THE TASK:
Pull every line containing "shiftReg" from the entries.

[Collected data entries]
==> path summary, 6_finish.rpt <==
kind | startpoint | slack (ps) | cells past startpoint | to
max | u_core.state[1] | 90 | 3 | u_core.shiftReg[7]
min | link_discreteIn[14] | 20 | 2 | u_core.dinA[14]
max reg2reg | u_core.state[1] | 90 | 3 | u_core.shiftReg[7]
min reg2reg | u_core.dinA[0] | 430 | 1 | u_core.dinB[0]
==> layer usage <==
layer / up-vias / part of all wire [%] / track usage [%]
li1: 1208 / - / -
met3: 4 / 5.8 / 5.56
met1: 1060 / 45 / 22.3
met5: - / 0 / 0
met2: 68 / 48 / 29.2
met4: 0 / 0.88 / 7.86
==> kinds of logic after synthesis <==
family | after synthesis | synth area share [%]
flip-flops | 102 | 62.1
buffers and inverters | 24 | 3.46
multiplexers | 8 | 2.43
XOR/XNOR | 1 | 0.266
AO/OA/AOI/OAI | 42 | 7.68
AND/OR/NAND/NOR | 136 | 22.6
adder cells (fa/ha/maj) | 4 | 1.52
## src/design/ssp_pkg.sv

```systemverilog
// constants for the stepper driver spi slave with sleep handling
`default_nettype none

package ssp_pkg;

  // ---------------------------------------------------------------
  // packet format
  // ---------------------------------------------------------------
  localparam int SSP_BYTE_BITS = 8;
  localparam logic [2:0] SSP_CMD_READ = 3'h0;
  localparam logic [2:0] SSP_CMD_WRITE = 3'h4;
  localparam logic [4:0] SSP_WRITE_BITS = 5'h10;
  localparam logic [4:0] SSP_BITS_SAT = 5'h11;
  localparam logic [2:0] SSP_LAST_BIT = 3'h7;

  // ---------------------------------------------------------------
  // register map
  // ---------------------------------------------------------------
  localparam int SSP_NUM_CTRL = 4;
  localparam int SSP_NUM_STAT = 4;
  localparam int SSP_STAT_BITS = 7;
  localparam logic [4:0] SSP_CTRL_BASE = 5'h00;
  localparam logic [4:0] SSP_STAT_BASE = 5'h04;
  localparam logic [4:0] SSP_REG_LIMIT = 5'h08;
  localparam logic [1:0] SSP_MODE_REG = 2'h3;
  localparam int SSP_MOTEN_BIT = 7;
  localparam int SSP_SLEEP_BIT = 6;
  localparam logic [7:0] SSP_CTRL_RESET = 8'h00;
  localparam logic [6:0] SSP_STAT_RESET = 7'h00;
  localparam logic [7:0] SSP_UNMAPPED_DATA = 8'h00;
  localparam logic [7:0] SSP_INVALID_DATA = 8'hFF;
  // status bits that pull the fault pin low (all by default)
  localparam logic [SSP_NUM_STAT*SSP_STAT_BITS-1:0] SSP_FAULT_MASK = 28'hFFFFFFF;

  // ---------------------------------------------------------------
  // receive sequencing
  // ---------------------------------------------------------------
  typedef enum logic [1:0] {
    SSP_EXPECT_CMD = 2'b01,
    SSP_EXPECT_DATA = 2'b10
  } ssp_rx_state_t;

endpackage : ssp_pkg

`default_nettype wire

```

## src/design/ssp_ctrl_mem.sv

```systemverilog
// control register file with registered read port
`default_nettype none
`timescale 1ns/1ps

module ssp_ctrl_mem
  import ssp_pkg::*;
(
  input wire logic clk,
  input wire logic reset,
  input wire logic wr_en,
  input wire logic [1:0] wr_idx,
  input wire logic [7:0] wr_data,
  input wire logic [1:0] rd_idx,
  output logic [7:0] rd_data,
  output logic [7:0] mode_reg
);

  logic [7:0] mem_reg [SSP_NUM_CTRL];

  // ---------------------------------------------------------------
  // storage: one word per control register
  // ---------------------------------------------------------------
  genvar gi;
  generate
    for (gi = 0; gi < SSP_NUM_CTRL; gi++) begin : g_word
      always_ff @(posedge clk) begin
        if (reset) begin
          mem_reg[gi] <= SSP_CTRL_RESET;
        end else if (wr_en && wr_idx == 2'(gi)) begin
          mem_reg[gi] <= wr_data;
        end
      end
    end
  endgenerate

  // read data from a register; address is stable long before use
  always_ff @(posedge clk) begin
    if (reset) begin
      rd_data <= SSP_CTRL_RESET;
    end else begin
      rd_data <= mem_reg[rd_idx];
    end
  end

  // mode register goes straight out to steer sleep and drivers
  assign mode_reg = mem_reg[SSP_MODE_REG];

endmodule : ssp_ctrl_mem

`default_nettype wire

```

## src/design/ssp_slave.sv

```systemverilog
// spi slave port of the stepper driver with sleep handling
`default_nettype none
`timescale 1ns/1ps

module ssp_slave
  import ssp_pkg::*;
(
  input wire logic clk,
  input wire logic reset,
  // spi pins
  input wire logic spi_clk,
  input wire logic spi_cs_n,
  input wire logic serial_data_in,
  output logic serial_data_out,
  output logic serial_data_oe,
  // motion inputs from pins
  input wire logic step_pulse_input,
  input wire logic dir_input,
  // status events from analog monitors, four groups of seven
  input wire logic [SSP_NUM_STAT*SSP_STAT_BITS-1:0] status_event,
  // open-drain fault pin, active low
  output logic fault_n_out,
  output logic fault_n_oe,
  // core controls
  output logic step_pulse_out,
  output logic dir_out,
  output logic drivers_enable,
  output logic analog_enable,
  output logic sleep_active,
  output logic core_clock_run
);

  // ---------------------------------------------------------------
  // pin synchronisers
  // ---------------------------------------------------------------
  logic [1:0] sclk_sync_reg;
  logic [1:0] cs_sync_reg;
  logic [1:0] sdi_sync_reg;
  logic [1:0] step_sync_reg;
  logic [1:0] dir_sync_reg;
  // monitor flags are levels from the analog side; each bit syncs on its own
  logic [SSP_NUM_STAT*SSP_STAT_BITS-1:0] event_meta_reg;
  logic [SSP_NUM_STAT*SSP_STAT_BITS-1:0] event_sync_reg;
  logic sclk_prev_reg;
  logic cs_prev_reg;

  // two flops per pin before any logic looks at them
  always_ff @(posedge clk) begin
    if (reset) begin
      sclk_sync_reg <= 2'h0;
      cs_sync_reg <= 2'h3;
      sdi_sync_reg <= 2'h0;
      step_sync_reg <= 2'h0;
      dir_sync_reg <= 2'h0;
      event_meta_reg <= '0;
      event_sync_reg <= '0;
    end else begin
      sclk_sync_reg <= {sclk_sync_reg[0], spi_clk};
      cs_sync_reg <= {cs_sync_reg[0], spi_cs_n};
      sdi_sync_reg <= {sdi_sync_reg[0], serial_data_in};
      step_sync_reg <= {step_sync_reg[0], step_pulse_input};
      dir_sync_reg <= {dir_sync_reg[0], dir_input};
      event_meta_reg <= status_event;
      event_sync_reg <= event_meta_reg;
    end
  end

  // previous values for edge detection on the second stage only
  always_ff @(posedge clk) begin
    if (reset) begin
      sclk_prev_reg <= 1'b0;
      cs_prev_reg <= 1'b1;
    end else begin
      sclk_prev_reg <= sclk_sync_reg[1];
      cs_prev_reg <= cs_sync_reg[1];
    end
  end

  // ---------------------------------------------------------------
  // edge decode
  // ---------------------------------------------------------------
  wire cs_high = cs_sync_reg[1];
  wire selected = ~cs_sync_reg[1];
  wire sclk_rise = selected & sclk_sync_reg[1] & ~sclk_prev_reg;
  wire sclk_fall = selected & ~sclk_sync_reg[1] & sclk_prev_reg;
  wire cs_rise = cs_sync_reg[1] & ~cs_prev_reg;
  wire cs_fall = ~cs_sync_reg[1] & cs_prev_reg;

  // ---------------------------------------------------------------
  // receive path
  // ---------------------------------------------------------------
  logic [2:0] bit_cnt_reg;
  logic [2:0] bit_cnt_next;
  logic [4:0] total_bits_reg;
  logic [4:0] total_bits_next;
  logic [6:0] rx_shift_reg;
  logic byte_done_reg;
  logic [4:0] addr_reg;
  logic addr_valid_reg;
  ssp_rx_state_t rx_state_reg;
  ssp_rx_state_t rx_state_next;
  logic wr_pending_reg;
  logic [4:0] wr_addr_reg;
  logic [7:0] wr_data_reg;

  wire [7:0] rx_byte = {rx_shift_reg, sdi_sync_reg[1]};
  wire last_bit = sclk_rise && bit_cnt_reg == SSP_LAST_BIT;
  wire [2:0] rx_cmd = rx_byte[7:5];
  wire [4:0] rx_addr = rx_byte[4:0];
  wire cmd_is_read = rx_cmd == SSP_CMD_READ;
  wire cmd_is_write = rx_cmd == SSP_CMD_WRITE;
  wire cmd_known = cmd_is_read | cmd_is_write;
  wire take_cmd = last_bit && rx_state_reg == SSP_EXPECT_CMD;
  wire take_data = last_bit && rx_state_reg == SSP_EXPECT_DATA;

  // bit counter restarts on deselect so bytes stay aligned
  always_comb begin
    bit_cnt_next = bit_cnt_reg;
    if (cs_high) begin
      bit_cnt_next = 3'h0;
    end else if (sclk_rise) begin
      bit_cnt_next = bit_cnt_reg + 3'h1;
    end
  end

  // packet length, saturating just past sixteen
  always_comb begin
    total_bits_next = total_bits_reg;
    if (cs_fall) begin
      total_bits_next = 5'h00;
    end else if (sclk_rise && total_bits_reg != SSP_BITS_SAT) begin
      total_bits_next = total_bits_reg + 5'h01;
    end
  end

  // a write command is followed by one data byte; reads chain commands
  always_comb begin
    rx_state_next = rx_state_reg;
    if (cs_high) begin
      rx_state_next = SSP_EXPECT_CMD;
    end else if (take_cmd && cmd_is_write) begin
      rx_state_next = SSP_EXPECT_DATA;
    end else if (take_data) begin
      rx_state_next = SSP_EXPECT_CMD;
    end
  end

  // bit and packet counters, shift register, state
  always_ff @(posedge clk) begin
    if (reset) begin
      bit_cnt_reg <= 3'h0;
      total_bits_reg <= 5'h00;
      rx_shift_reg <= 7'h00;
      rx_state_reg <= SSP_EXPECT_CMD;
    end else begin
      bit_cnt_reg <= bit_cnt_next;
      total_bits_reg <= total_bits_next;
      rx_state_reg <= rx_state_next;
      if (sclk_rise) begin
        rx_shift_reg <= rx_byte[6:0];
      end
    end
  end

  // last read or write index; invalid until the first read or write command byte
  always_ff @(posedge clk) begin
    if (reset) begin
      addr_reg <= 5'h00;
      addr_valid_reg <= 1'b0;
    end else if (take_cmd && cmd_known) begin
      addr_reg <= rx_addr;
      addr_valid_reg <= 1'b1;
    end
  end

  // byte completion marks the next falling edge as the load point
  always_ff @(posedge clk) begin
    if (reset) begin
      byte_done_reg <= 1'b0;
    end else if (cs_high) begin
      byte_done_reg <= 1'b0;
    end else if (last_bit) begin
      byte_done_reg <= 1'b1;
    end else if (sclk_fall) begin
      byte_done_reg <= 1'b0;
    end
  end

  // captured write, held until chip select rises
  always_ff @(posedge clk) begin
    if (reset) begin
      wr_pending_reg <= 1'b0;
      wr_addr_reg <= 5'h00;
      wr_data_reg <= 8'h00;
    end else if (cs_fall || cs_rise) begin
      wr_pending_reg <= 1'b0;
    end else if (take_cmd && cmd_is_write) begin
      wr_addr_reg <= rx_addr;
      wr_pending_reg <= 1'b0;
    end else if (take_data) begin
      wr_data_reg <= rx_byte;
      wr_pending_reg <= 1'b1;
    end
  end

  // ---------------------------------------------------------------
  // write commit
  // ---------------------------------------------------------------
  // only exact sixteen-bit packets to a control index are stored
  wire wr_to_ctrl = wr_addr_reg < SSP_STAT_BASE;
  wire wr_len_ok = total_bits_reg == SSP_WRITE_BITS;
  wire commit = cs_rise & wr_pending_reg & wr_len_ok & wr_to_ctrl;

  logic [7:0] ctrl_rd_data;
  logic [7:0] mode_word;

  ssp_ctrl_mem u_ctrl_mem (
    .clk(clk),
    .reset(reset),
    .wr_en(commit),
    .wr_idx(wr_addr_reg[1:0]),
    .wr_data(wr_data_reg),
    .rd_idx(addr_reg[1:0]),
    .rd_data(ctrl_rd_data),
    .mode_reg(mode_word)
  );

  // ---------------------------------------------------------------
  // status registers
  // ---------------------------------------------------------------
  logic [SSP_STAT_BITS-1:0] stat_reg [SSP_NUM_STAT];
  logic [SSP_NUM_STAT-1:0] clr_pending_reg;
  logic [SSP_NUM_STAT*SSP_STAT_BITS-1:0] stat_flat;

  wire addr_is_ctrl = addr_reg < SSP_STAT_BASE;
  wire addr_is_stat = !addr_is_ctrl && addr_reg < SSP_REG_LIMIT;
  wire [1:0] stat_idx = 2'(addr_reg - SSP_STAT_BASE);
  wire [SSP_STAT_BITS-1:0] stat_sel = stat_reg[stat_idx];
  wire stat_parity = ^stat_sel;
  wire load_tx = sclk_fall & byte_done_reg;

  // sticky flags; events win over a pending read clear
  genvar si;
  generate
    for (si = 0; si < SSP_NUM_STAT; si++) begin : g_stat
      wire [SSP_STAT_BITS-1:0] ev = event_sync_reg[si*SSP_STAT_BITS +: SSP_STAT_BITS];
      wire read_now = load_tx && addr_valid_reg && addr_is_stat && stat_idx == 2'(si);

      always_ff @(posedge clk) begin
        if (reset) begin
          stat_reg[si] <= SSP_STAT_RESET;
        end else if (cs_high) begin
          stat_reg[si] <= (clr_pending_reg[si] ? SSP_STAT_RESET : stat_reg[si]) | ev;
        end
      end

      // clear is remembered until chip select goes high
      always_ff @(posedge clk) begin
        if (reset) begin
          clr_pending_reg[si] <= 1'b0;
        end else if (read_now) begin
          clr_pending_reg[si] <= 1'b1;
        end else if (cs_high) begin
          clr_pending_reg[si] <= 1'b0;
        end
      end

      assign stat_flat[si*SSP_STAT_BITS +: SSP_STAT_BITS] = stat_reg[si];
    end
  endgenerate

  // ---------------------------------------------------------------
  // transmit path
  // ---------------------------------------------------------------
  logic [7:0] tx_shift_reg;
  wire [7:0] stat_word = {stat_parity, stat_sel};
  wire [7:0] read_word = !addr_valid_reg ? SSP_INVALID_DATA :
                         addr_is_ctrl ? ctrl_rd_data :
                         addr_is_stat ? stat_word :
                         SSP_UNMAPPED_DATA;

  // reload on the byte-ending falling edge, else shift msb first
  always_ff @(posedge clk) begin
    if (reset) begin
      tx_shift_reg <= SSP_INVALID_DATA;
    end else if (load_tx) begin
      tx_shift_reg <= read_word;
    end else if (sclk_fall) begin
      tx_shift_reg <= {tx_shift_reg[6:0], 1'b1};
    end
  end

  // pin released while deselected; pull-up holds the line
  assign serial_data_out = tx_shift_reg[7];
  assign serial_data_oe = selected;

  // ---------------------------------------------------------------
  // fault pin
  // ---------------------------------------------------------------
  logic fault_reg;

  // refreshed only while deselected, like the status flags
  always_ff @(posedge clk) begin
    if (reset) begin
      fault_reg <= 1'b0;
    end else if (cs_high) begin
      fault_reg <= |(stat_flat & SSP_FAULT_MASK);
    end
  end

  assign fault_n_out = 1'b0;
  assign fault_n_oe = fault_reg;

  // ---------------------------------------------------------------
  // sleep and drive control
  // ---------------------------------------------------------------
  logic step_reg;
  logic dir_reg;

  wire sleep = mode_word[SSP_SLEEP_BIT];
  wire moten = mode_word[SSP_MOTEN_BIT];

  // motion inputs are frozen in sleep; registers keep their value
  always_ff @(posedge clk) begin
    if (reset) begin
      step_reg <= 1'b0;
      dir_reg <= 1'b0;
    end else if (!sleep) begin
      step_reg <= step_sync_reg[1];
      dir_reg <= dir_sync_reg[1];
    end
  end

  // clock gating request: run awake, or while the bus is active
  assign step_pulse_out = step_reg;
  assign dir_out = dir_reg;
  assign drivers_enable = moten & ~sleep;
  assign analog_enable = ~sleep;
  assign sleep_active = sleep;
  assign core_clock_run = ~sleep | selected;

endmodule : ssp_slave

`default_nettype wire

```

RESPONSE TO THIS EXERCISE:
max | u_core.state[1] | 90 | 3 | u_core.shiftReg[7]
max reg2reg | u_core.state[1] | 90 | 3 | u_core.shiftReg[7]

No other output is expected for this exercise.